→ **Data records**
--*--
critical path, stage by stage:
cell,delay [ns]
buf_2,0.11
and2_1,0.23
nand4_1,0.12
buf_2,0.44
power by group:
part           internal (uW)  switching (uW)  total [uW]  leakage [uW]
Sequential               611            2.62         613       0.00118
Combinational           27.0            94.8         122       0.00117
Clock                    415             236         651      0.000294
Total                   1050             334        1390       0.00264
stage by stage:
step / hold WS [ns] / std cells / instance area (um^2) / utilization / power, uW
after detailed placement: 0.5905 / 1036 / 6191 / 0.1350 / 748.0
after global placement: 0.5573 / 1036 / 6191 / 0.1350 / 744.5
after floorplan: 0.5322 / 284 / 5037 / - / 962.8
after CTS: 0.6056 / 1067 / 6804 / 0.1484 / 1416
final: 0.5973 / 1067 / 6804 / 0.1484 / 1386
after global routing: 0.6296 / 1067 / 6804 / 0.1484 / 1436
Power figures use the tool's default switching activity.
==> src/logic/buf_reg_pkg.sv <==
//////////////////////////////
// Line buffer register map
//////////////////////////////
package buf_reg_pkg;

  localparam int REG_AW = 2;
  localparam int REG_DW = 16;
  localparam int COLL_W = 16;

  localparam logic [REG_AW-1:0] REG_CTRL = 2'd0;
  localparam logic [REG_AW-1:0] REG_COLL = 2'd1;

  // Both ports enabled out of reset
  localparam logic [1:0] CTRL_RESET = 2'b11;

endpackage

==> src/logic/buf_cfg_regs.sv <==
//////////////////////////////
// Line buffer registers
// Port enables and collision counter
//////////////////////////////
`timescale 1ns/1ns

module buf_cfg_regs (
  input  logic                            ck,
  input  logic                            rst_n,
  input  logic                            reg_valid,
  input  logic                            reg_write,
  input  logic [buf_reg_pkg::REG_AW-1:0]  reg_addr,
  input  logic [buf_reg_pkg::REG_DW-1:0]  reg_wdata,
  output logic                            reg_rvalid,
  output logic [buf_reg_pkg::REG_DW-1:0]  reg_rdata,
  input  logic                            collision,
  output logic                            a_en,
  output logic                            b_en
);

  import buf_reg_pkg::*;

  logic [1:0]        ctrl;
  logic [COLL_W-1:0] coll_cnt;
  logic              wr_ctrl, wr_coll;
  logic [REG_DW-1:0] rd_mux;

  assign wr_ctrl = reg_valid && reg_write && (reg_addr == REG_CTRL);
  assign wr_coll = reg_valid && reg_write && (reg_addr == REG_COLL);

  assign a_en = ctrl[0];
  assign b_en = ctrl[1];

  always_ff @(posedge ck) begin
    if (!rst_n) begin
      ctrl <= CTRL_RESET;
    end else if (wr_ctrl) begin
      ctrl <= reg_wdata[1:0];
    end
  end

  // Saturating counter whose write clear beats a pending pulse
  always_ff @(posedge ck) begin
    if (!rst_n || wr_coll) begin
      coll_cnt <= '0;
    end else if (collision && (coll_cnt != '1)) begin
      coll_cnt <= coll_cnt + 1'b1;
    end
  end

  always_comb begin
    case (reg_addr)
      REG_CTRL: rd_mux = REG_DW'(ctrl);
      REG_COLL: rd_mux = REG_DW'(coll_cnt);
      default:  rd_mux = '0;
    endcase
  end

  always_ff @(posedge ck) begin
    if (!rst_n) begin
      reg_rvalid <= 1'b0;
    end else begin
      reg_rvalid <= reg_valid && !reg_write;
    end
  end

  always_ff @(posedge ck) begin
    reg_rdata <= rd_mux;
  end

endmodule

==> config.mk <==
export PLATFORM = sky130hd
export DESIGN_NAME = buf_cfg_regs
export DESIGN_NICKNAME = d
export VERILOG_FILES = /design/src/logic/buf_reg_pkg.sv /design/src/logic/buf_cfg_regs.sv
export SDC_FILE = /design/constraint.sdc
export NUM_CORES = 1
export LEC_CHECK = 0
export ABC_AREA = 1
export BUFFER_PORTS_ARGS = -buffer_cell sky130_fd_sc_hd__clkbuf_2
export CAP_MARGIN = 20
export CORE_MARGIN = 5
export CORE_UTILIZATION = 40
export CTS_CLUSTER_DIAMETER = 80
export CTS_CLUSTER_SIZE = 12
export DETAILED_ROUTE_END_ITERATION = 8
export HOLD_SLACK_MARGIN = 0.12
export PLACE_DENSITY = 0.7
export SLEW_MARGIN = 20
export SYNTH_ARGS = -nofsm -noshare
export SYNTH_HDL_FRONTEND = slang
export SYNTH_SLANG_ARGS = --single-unit
export TNS_END_PERCENT = 10
==> constraint.sdc <==
create_clock -name ck -period 2.2 [get_ports ck]
set_input_delay 0.11 -clock ck [delete_from_list [all_inputs] [get_ports ck]]
set_output_delay 0.11 -clock ck [all_outputs]
set_load 0.02 [all_outputs]
==> results of run 1 <==
==> tightest hold or removal path: stages <==
cell and delay, ns:
clkbuf_2 0.09, nor2_1 0.06, nand2_1 0.05, o21ai_0 0.06
==> layout by cell type, fill, tap and decap left out, types with 2 or more instances in the layout <==
| cell type | n |
|---|---|
| a21oi_1 | 10 |
| clkbuf_2 | 27 |
| clkbuf_8 | 5 |
| dfxtp_1 | 35 |
| dlygate4sd3_1 | 6 |
| inv_1 | 31 |
| nand2_1 | 51 |
| nand2_2 | 5 |
| nand3_1 | 13 |
| nand3_2 | 2 |
| nor2_1 | 56 |
| nor2_2 | 2 |
| nor2_4 | 5 |
==> flip-flops by register name, indices dropped and copies added, names as in the netlist <==
name / count
coll_cnt: 16
reg_rvalid: 1
reg_rdata: 16
ctrl: 2
==> worst max path at each step <==
stage | to | slack [ns]
after floorplan | coll_cnt[11]$_SDFFE_PP0P_ | 0.84
after global placement | coll_cnt[10]$_SDFFE_PP0P_ | 0.69
after detailed placement | coll_cnt[10]$_SDFFE_PP0P_ | 0.69
after CTS | coll_cnt[10]$_SDFFE_PP0P_ | 0.68
after global routing | coll_cnt[3]$_SDFFE_PP0P_ | 0.51
final | coll_cnt[10]$_SDFFE_PP0P_ | 0.68
==> cell families after synthesis <==
kind of cell | Yosys count | share of synthesized area, %
adders and majority gates | 1 | 0.804
DFF | 35 | 45.1
and+or+nand+nor | 137 | 40.0
AOI/OAI and AO/OA | 14 | 5.23
buffers and inverters | 34 | 8.93
==> synthesized netlist by cell type <==
cell type,instances
nor2_1,56
nand2_1,51
dfxtp_1,35
inv_1,31
nand3_1,13
a21oi_1,10
nand2_2,5
nor2_4,5
nand3_2,2
nor2_2,2
a22o_1,1
a31oi_2,1
buf_1,1
buf_4,1
buf_6,1
ha_1,1
nand3b_1,1
nand4_1,1
nand4_4,1
o21ai_0,1
o21ai_1,1
==> layout make-up <==
class | count | area, µm²
clock inverters | 2 | 12.5
clock buffers | 6 | 72.6
repair buffers | 33 | 195
inverters | 31 | 116
multi-input cells | 152 | 716
well taps | 48 | 60.1
flip-flops and latches | 35 | 701
fillers | 381 | 1840
==> power groups by stage <==
| stage | logic [µW] | registers [µW] | clock network (µW) |
|---|---|---|---|
| after floorplan | 36.1 | 669 | 0 |
| after global placement | 62.9 | 663 | 0 |
| after detailed placement | 64.0 | 663 | 0 |
| after CTS | 71.1 | 648 | 463 |
| after global routing | 79.8 | 650 | 486 |
| final | 70.5 | 648 | 453 |
==> metrics by stage <==
step | setup slack (ns) | instance area [µm²] | cells | total power [µW]
after CTS | 0.678 | 1870 | 307 | 1180
after global routing | 0.511 | 1870 | 307 | 1220
after floorplan | 0.840 | 1560 | 221 | 705
after detailed placement | 0.691 | 1730 | 293 | 727
final | 0.684 | 1870 | 307 | 1170
after global placement | 0.687 | 1730 | 293 | 726
==> per-layer routing <==
layer | track usage [%] | vias to the layer above | share of wire, %
met4 | 6.05 | 0 | 1.7
met3 | 5.68 | 4 | 6.8
met2 | 21.2 | 33 | 45
met5 | 0 | - | 0
met1 | 14.1 | 630 | 46
li1 | - | 745 | -
==> flow_summary.toml, run 1 <==
[status]
status = "finished clean"

[sta]
fmax_ghz = 0.660
hold_viol = 0
rsz0062_at_grt = "no"
finClkSkew_ns = 0.00619
tns_ns = 0
fin_crit_sh_pct = 68.9
finalCriticalPeriod_ns = 1.52
whs_ns = 0.144
setup_viol = 0
relSlewSlack_pct = 47.5
slew_viol_final = 0
tightest_slew_ns = 0.784

[worst_setup_path]
rr_endpoint = "coll_cnt[10]$_SDFFE_PP0P_"
worstPathCellList = "ha_1 > nand2_1 > nor2_4 > nand3_1 > nor2_1 > nand3_2 > nand2_1 > nor2_1"
critPathRequiredTime_ns = 2.38
reg2regPathDepth = 8
worstPathArrival_ns = 1.70
cp_max_fo = 5
startpoint_type = "flip-flop"
cp_num_cells = 8
startpoint = "coll_cnt[0]$_SDFFE_PP0P_"
slowest_delay_ns = 0.40
critPathSlowestCell = "dfxtp_1"
r2r_slack_ns = 0.68
path_class = "reg2reg"
end_kind = "flip-flop"
crit_family = "simple AND/OR/NAND/NOR gates"
worstReg2RegStart = "coll_cnt[0]$_SDFFE_PP0P_"
path_buf_inv = 0

[die]
num_rows = 22
die_height_um = 72.4
core_area_um2 = 3720
die_x_um = 72.4
initial_utilization_pct = 41.9
io-pin-count = 42
die-area_um2 = 5240

[clocking]
postCtsSetupRepairBufs = 0
path_clk_slew_ns = 0.07
cts.sinks = 35
cts_buffers = 5
cts_htree_levels = 2
cts_hold_buf = 6
clockBufferDepth = 2
cts_resized = 0
tritoncts = "yes"
cts_root_buf = "clkbuf_8"
clk_latency_ns = 0.29

[placed_design]
place_congestion = 0.926
dp_hpwl_um = 2240
port_buffers = 27

[flow_run]
drv_cap = 0

[logic_synthesis]
synth_top_area_share_pct = 45.1
synth.distinct_cells = 21
ys_seq_elements = 35
syn_area_per_cell_um2 = 7.04
syn_nets = 245
synth_top_cell_by_area = "dfxtp_1"
netlist_area_um2 = 1560
syn_inst = 221
ys_warn_count = 0
synth.area.top_cells = "dfxtp_1 45%, nor2_1 14%, nand2_1 12%"
ys_seq_area_share_pct = 45.1

[min_path]
holdPathStages = 4
hold_path.class = "in2reg"
hold-path-endpoint = "reg_rdata[0]$_DFF_P_"
worstHoldStart = "reg_addr[0]"

[layout]
areaGrowthSynthToFinish_pct = 20.4
nNetsFinal = 282
final_util_pct = 50.4
n_antenna_cell = 0
drive_above_1_share_pct = 19.3

[route]
vias = 1412
drtAntennaViolNets = 0
wire_per_inst_um = 10.1
totalWireLength_um = 3090
viasPerCell = 4.60
drt_iter0_markers = 63
drt_pre_antenna_iters = 4
drt_drc_violations_left = 0

[global_routing]
grt_pass1_vias = 1271
antenna_found_initial = 0
overflow = 0
grtUsageTotal_pct = 12.9
grt_max_degree = 17
grt_pass1_wl_um = 5230

[power]
seqPwrFrac_pct = 55.3
cellLeakagePower_uw = 0.000808
power.switching_uw = 280
swShare_pct = 23.9
p_per_area_nw_per_um2 = 625
p_int_uw = 892
p_comb_share_pct = 6.0
vdd_drop_max_mv = 0.393
pwr-share-clk_pct = 38.6
(Power assumes the default switching activity.)
==> run 2: changes to the inputs <==
Settings changed: PLACE_DENSITY 0.7 to 0.72.
Clock period 2.2 ns to 1.3 ns, I/O delays scaled along.
==> run 2 against run 1 <==
  * Global-route usage rose by 1.6 points
  * Critical path type unchanged
  * Clock skew rose by 0.0018 ns
  * Sequential share of layout area fell by 3.2 points
  * Combinational power rose by 100%
  * Via count rose by 4.2%
  * Die area did not move
  * Highest routed layer unchanged
  * The flow now finishes with violations (negative setup slack)
  * Critical path depth did not move
==> flow_summary.toml, run 2 (synthesized netlist as in run 1, its figures left out) <==
[route]
drt_pre_antenna_iters = 4
drt_drc_violations_left = 0
totalWireLength_um = 3430
drtAntennaViolNets = 0
drt_iter0_markers = 97
vias = 1471
viasPerCell = 4.48
wire_per_inst_um = 10.5

[clocking]
cts.sinks = 35
clk_latency_ns = 0.29
clockBufferDepth = 2
cts_buffers = 5
path_clk_slew_ns = 0.07
cts_htree_levels = 2
tritoncts = "yes"
postCtsSetupRepairBufs = 0
cts_root_buf = "clkbuf_8"

[placed_design]
place_congestion = 0.850
port_buffers = 27
pre_cts_ws_ns = -0.0826
dp_hpwl_um = 2480

[sta]
slew_viol_final = 0
fin_crit_sh_pct = 105
setup_ws_ns = -0.0700
tightest_slew_ns = 0.838
finClkSkew_ns = 0.00801
relSlewSlack_pct = 44.0
rsz0062_at_grt = "yes"
setup_viol = 15
hold_viol = 0
fmax_ghz = 0.730
finalCriticalPeriod_ns = 1.37
whs_ns = 0.160

[global_routing]
overflow = 0
grt_pass1_wl_um = 5870
grtUsageTotal_pct = 14.4
grt_pass1_vias = 1384
antenna_found_initial = 0
grt_max_degree = 17

[power]
vdd_drop_max_mv = 0.528
cellLeakagePower_uw = 0.000923
p_per_area_nw_per_um2 = 965

[worst_setup_path]
r2r_slack_ns = -0.07
critPathRequiredTime_ns = 1.48
cp_max_fo = 4
rr_endpoint = "coll_cnt[10]$_SDFFE_PP0P_"
reg2regPathDepth = 8
startpoint_type = "flip-flop"
worstReg2RegStart = "coll_cnt[0]$_SDFFE_PP0P_"
end_kind = "flip-flop"
worstPathArrival_ns = 1.55
path_class = "reg2reg"

[layout]
multi_input_area_um2 = 742
reg_top3 = "coll_cnt: 16 flops, reg_rdata: 16 flops, ctrl: 2 flops"
regArea_um2 = 704
drive_above_1_share_pct = 27.9
final_cell_mix = "54 x nor2_1, 49 x nand2_1, 32 x dfxtp_1"
fillCellCount = 376
areaGrowthSynthToFinish_pct = 32.4
layout_commonest_cell = "nor2_1"
nNetsFinal = 303
n_antenna_cell = 0

[die]
die_height_um = 72.4
initial_utilization_pct = 41.9
die-area_um2 = 5240
num_rows = 22
die_x_um = 72.4
core_area_um2 = 3720
io-pin-count = 42

[min_path]
worstHoldStart = "reg_addr[1]"
hold-path-endpoint = "reg_rdata[1]$_DFF_P_"
hold_path.class = "in2reg"
holdPathStages = 3

[flow_run]
drv_cap = 0

[status]
status = "finished, violations left"
violations = "negative setup slack"
-- run 2: cell types whose count changed in the layout (fill, tap and decap cells not counted), moves of 2 or more --
cell and change:
dfxtp_1 -3, nand2_1 -2, buf_4 +20, nor2_1 -2, nand2_2 +2, dfxtp_2 +3, nor2_2 +2
-- run 2: cell type report --
cell class	instances	share of cell area (%)
repair buffers	54	17.3
inverters	31	5.65
flip-flops and latches	35	34.2
well taps	48	2.92
clock inverters	1	0.243
clock buffers	7	3.71
multi-input cells	152	36.0
-- run 2: worst max-delay path by stage --
stage / start / endpoint / slack (ns) / cells past startpoint
floorplan: coll_cnt[0]$_SDFFE_PP0P_ / coll_cnt[11]$_SDFFE_PP0P_ / -0.007 / 7
global placement: coll_cnt[0]$_SDFFE_PP0P_ / coll_cnt[14]$_SDFFE_PP0P_ / -0.04 / 6
detailed placement: coll_cnt[0]$_SDFFE_PP0P_ / coll_cnt[10]$_SDFFE_PP0P_ / -0.08 / 6
CTS: coll_cnt[0]$_SDFFE_PP0P_ / coll_cnt[1]$_SDFFE_PP0P_ / -0.04 / 9
global route: coll_cnt[0]$_SDFFE_PP0P_ / coll_cnt[1]$_SDFFE_PP0P_ / -0.14 / 9
finish: coll_cnt[0]$_SDFFE_PP0P_ / coll_cnt[10]$_SDFFE_PP0P_ / -0.07 / 8
-- run 2: layer usage --
layer / track usage (%) / vias up / wire length, µm
li1: - / 784 / -
met1: 18.0 / 644 / 1660
met2: 23.0 / 41 / 1550
met3: 3.88 / 2 / 197
met4: 6.89 / 0 / 22
met5: 0 / - / 0
-- run 2: what timing repair did --
item,in CTS,in global routing
pin swaps,1,1
cloned,0,0
gates resized for setup,1,5
hold buffers,7,0
hold endpoints to repair,4,0
setup endpoints to repair,16,16
-- run 2: power breakdown --
part,switching (µW),leakage (µW),internal (µW)
clock,371,0.0000422,375
sequential,9.41,0.000284,1090
combinational,80.8,0.000597,61.8
total,461,0.000923,1530
-- run 2: worst max-delay path, cell delays in order, from the launching register on --
cell and delay [ns]:
dfxtp_2 0.35, ha_4 0.14, nand2_2 0.07, nor2_4 0.17
nand3_1 0.16, nor2_1 0.19, nand3_2 0.08, nand2_1 0.06
nor2_1 0.05
-- run 2: per-stage QoR --
step                area [µm²]  TNS [ns]  std cells  util, %  total power [µW]
finish                    2060    -0.389        328     55.4              1990
global route              2060     -1.65        328     55.4              2080
CTS                       2050    -0.328        328     55.1              2000
detailed placement        1890    -0.876        313     50.7              1250
global placement          1890    -0.328        313     50.7              1240
floorplan                 1560   -0.0392        221        -              1190
==> run 3: changes to the inputs <==
Settings changed: ABC_AREA 1 to 0, CELL_PAD_IN_SITES_DETAIL_PLACEMENT set to 1, CELL_PAD_IN_SITES_GLOBAL_PLACEMENT set to 1, CORE_UTILIZATION 40 to 33, PLACE_DENSITY 0.72 to 0.79.
==> run 3 against run 2 <==
  * The flow still finishes with violations (negative setup slack)
  * Power rose by 4.0%
  * Sequential cell count did not move
  * Clock power rose by 7.8%
  * Highest routed layer unchanged
  * Die area rose by 6.6%
  * Critical path type unchanged
  * Worst hold slack got worse by 0.015 ns
==> flow_summary.toml, run 3 <==
[power]
power_uw = 2070
cellLeakagePower_uw = 0.000917
p_per_area_nw_per_um2 = 964
vdd_drop_max_mv = 0.502

[logic_synthesis]
syn_nets = 167
synth-async-reset-ratio_pct = 0
yosys-top-cells-count = "35 x dfxtp_1, 14 x and2_1, 11 x nand2_1"
syn_area_per_cell_um2 = 9.66
synth_top_cell_by_area = "dfxtp_1"
synth.distinct_cells = 33
synth-edff-count = 0
ys_seq_area_share_pct = 50.7
synth.area.top_cells = "dfxtp_1 51%, and2_1 6.3%, mux2i_1 4.3%"
ys_warn_count = 0
syn_inst = 143
netlist_area_um2 = 1380
synth_top_area_share_pct = 50.7
synth-main-ff-cell = "dfxtp_1"
ys_seq_elements = 35
yosysMostFrequentCell = "dfxtp_1"

[flow_run]
drv_cap = 0

[route]
wire_per_inst_um = 19.0
totalWireLength_um = 5120
vias = 1460
drt_pre_antenna_iters = 4
drt_drc_violations_left = 0
viasPerCell = 5.41
drt_iter0_markers = 83
drtAntennaViolNets = 0

[sta]
finClkSkew_ns = 0.00333
setup_viol = 16
relSlewSlack_pct = 76.2
tightest_slew_ns = 0.353
tns_ns = -3.17
finalCriticalPeriod_ns = 1.58
fin_crit_sh_pct = 122
rsz0062_at_grt = "yes"
slew_viol_final = 0
whs_ns = 0.144
hold_viol = 0
setup_ws_ns = -0.284
fmax_ghz = 0.631

[global_routing]
grt_pass1_wl_um = 8210
grtUsageTotal_pct = 20.3
grt_pass1_vias = 1620
grt_max_degree = 13
overflow = 0
antenna_found_initial = 0

[layout]
drive_above_1_share_pct = 46.8
n_antenna_cell = 0
nNetsFinal = 244
final_util_pct = 53.2
areaGrowthSynthToFinish_pct = 55.2
layout_commonest_cell = "buf_4"
final_cell_mix = "37 x buf_4, 27 x clkbuf_2, 23 x dfxtp_1"
fillCellCount = 468
reg_top3 = "coll_cnt: 16 flops, reg_rdata: 16 flops, ctrl: 2 flops"

[clocking]
cts_htree_levels = 2
path_clk_slew_ns = 0.07
clockBufferDepth = 2
clk_latency_ns = 0.29
cts_buffers = 5
tritoncts = "yes"
cts.sinks = 35
cts_root_buf = "clkbuf_8"

[die]
core_area_um2 = 4030
die_height_um = 74.7
io-pin-count = 42
die-area_um2 = 5580
initial_utilization_pct = 34.3
num_rows = 23
die_x_um = 74.7

[placed_design]
dp_hpwl_um = 3310
port_buffers = 27
pre_cts_ws_ns = -0.313
place_congestion = 0.775

[worst_setup_path]
worstPathCellList = "ha_4 > nand4_1 > buf_4 > nor3_4 > or4_1 > a21oi_2"
path_buf_inv = 1
critPathSlowestCell = "or4_1"
crit_family = "simple AND/OR/NAND/NOR gates"
cp_max_fo = 4
path_class = "reg2reg"
r2r_slack_ns = -0.28
critPathRequiredTime_ns = 1.53
startpoint_type = "flip-flop"
end_kind = "flip-flop"
slowest_delay_ns = 0.43
worstPathArrival_ns = 1.81

[min_path]
hold_path.class = "in2reg"

[status]
violations = "negative setup slack"
status = "finished, violations left"
## run 3: changes by cell type after synthesis, moves of 6 or more
cell	change
o21ai_0	+8
inv_1	-27
nor3_1	+6
nand2_1	-40
mux2i_1	+6
nand3_1	-9
or3_1	+6
nor2_1	-48
and2_1	+14
## run 3: tightest hold or removal path, cell delays in order
cell and delay (ns):
clkbuf_2 0.13, mux2i_1 0.09, nor2_1 0.11
## run 3: report_power, final
group | total (µW) | switching [µW] | internal (µW)
registers | 1100 | 14.7 | 1080
logic | 162 | 86.7 | 75.3
clock network | 805 | 389 | 415
## run 3: metal layers
layer  track usage (%)  vias to the layer above  part of all wire, %
li1                  -                      680                    -
met4              12.1                        0                  4.0
met2              36.5                       38                   51
met3              5.34                       16                  3.9
met1              21.0                      726                   41
met5                 0                        -                    0
## run 3: repair_timing
item	in CTS	in global routing
gates resized for setup	13	5
buffers inserted	0	1
hold endpoints to repair	5	0
hold buffers	7	0
setup endpoints to repair	16	17
pin swaps	8	3
## run 3: stage by stage
step                area (µm²)  std cells
floorplan                 1450        143
global placement          1910        255
detailed placement        1910        255
CTS                       2120        269
global route              2140        270
finish                    2140        270
## run 3: cell families (layout without fill, tap and decap cells)
kind of cell	count (synthesis)	in the layout	share of synthesized area (%)
AO/OA/AOI/OAI	29	29	14.5
multiplexers	6	6	4.35
AND/OR/NAND/NOR	65	65	26.7
flip-flops	35	35	50.7
buffers and inverters	6	83	2.17
XOR/XNOR	1	1	0.634
adder cells (fa/ha/maj)	1	1	0.906
## run 3: final timing paths
check                                 start                   endpoint  depth (start not counted)
setup / recovery   coll_cnt[1]$_SDFFE_PP0P_  coll_cnt[11]$_SDFFE_PP0P_                          6
hold / removal                  reg_addr[0]       reg_rdata[1]$_DFF_P_                          3
setup reg to reg   coll_cnt[1]$_SDFFE_PP0P_  coll_cnt[11]$_SDFFE_PP0P_                          6
hold reg to reg   coll_cnt[10]$_SDFFE_PP0P_      reg_rdata[10]$_DFF_P_                          1
## run 3: final cells by class
cell class,count,area [µm²],share of cell area [%]
multi-input combinational,102,761,35.5
sequential,35,723,33.7
timing repair buffer,72,494,23.1
clock buffer,6,82.6,3.85
tap,50,62.6,2.92
inverter,4,15.0,0.701
clock inverter,1,5.00,0.234
$ cat src/game_ctrl_pkg.sv
package game_ctrl_pkg;

  ////////////////////
  // Snapshot buffer
  ////////////////////
  localparam int FIFO_DEPTH = 4;                    // Entries, also credits
  localparam int CREDIT_W   = 3;                    // Holds 0..FIFO_DEPTH
  localparam int PTR_W      = $clog2(FIFO_DEPTH);   // Read/write pointer

  ////////////////////
  // Game-side inputs
  ////////////////////
  // Everything active high, as the game core expects after inversion
  typedef struct packed {
    logic [5:0] joystick_a;  // Player 1 directions and fire
    logic [5:0] joystick_b;  // Player 2 directions and fire
    logic [1:0] coin;        // [1] pad B, [0] pad A
    logic [1:0] start;       // [1] pad B, [0] pad A
    logic       aux_a;       // Player 1 second button
    logic       aux_b;       // Player 2 second button
  } game_inputs_t;

endpackage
--*--
→ **Task brief**
Provide the number of lines in the data above that contain the string "moves", and nothing else.

→ **Result for this exercise**
2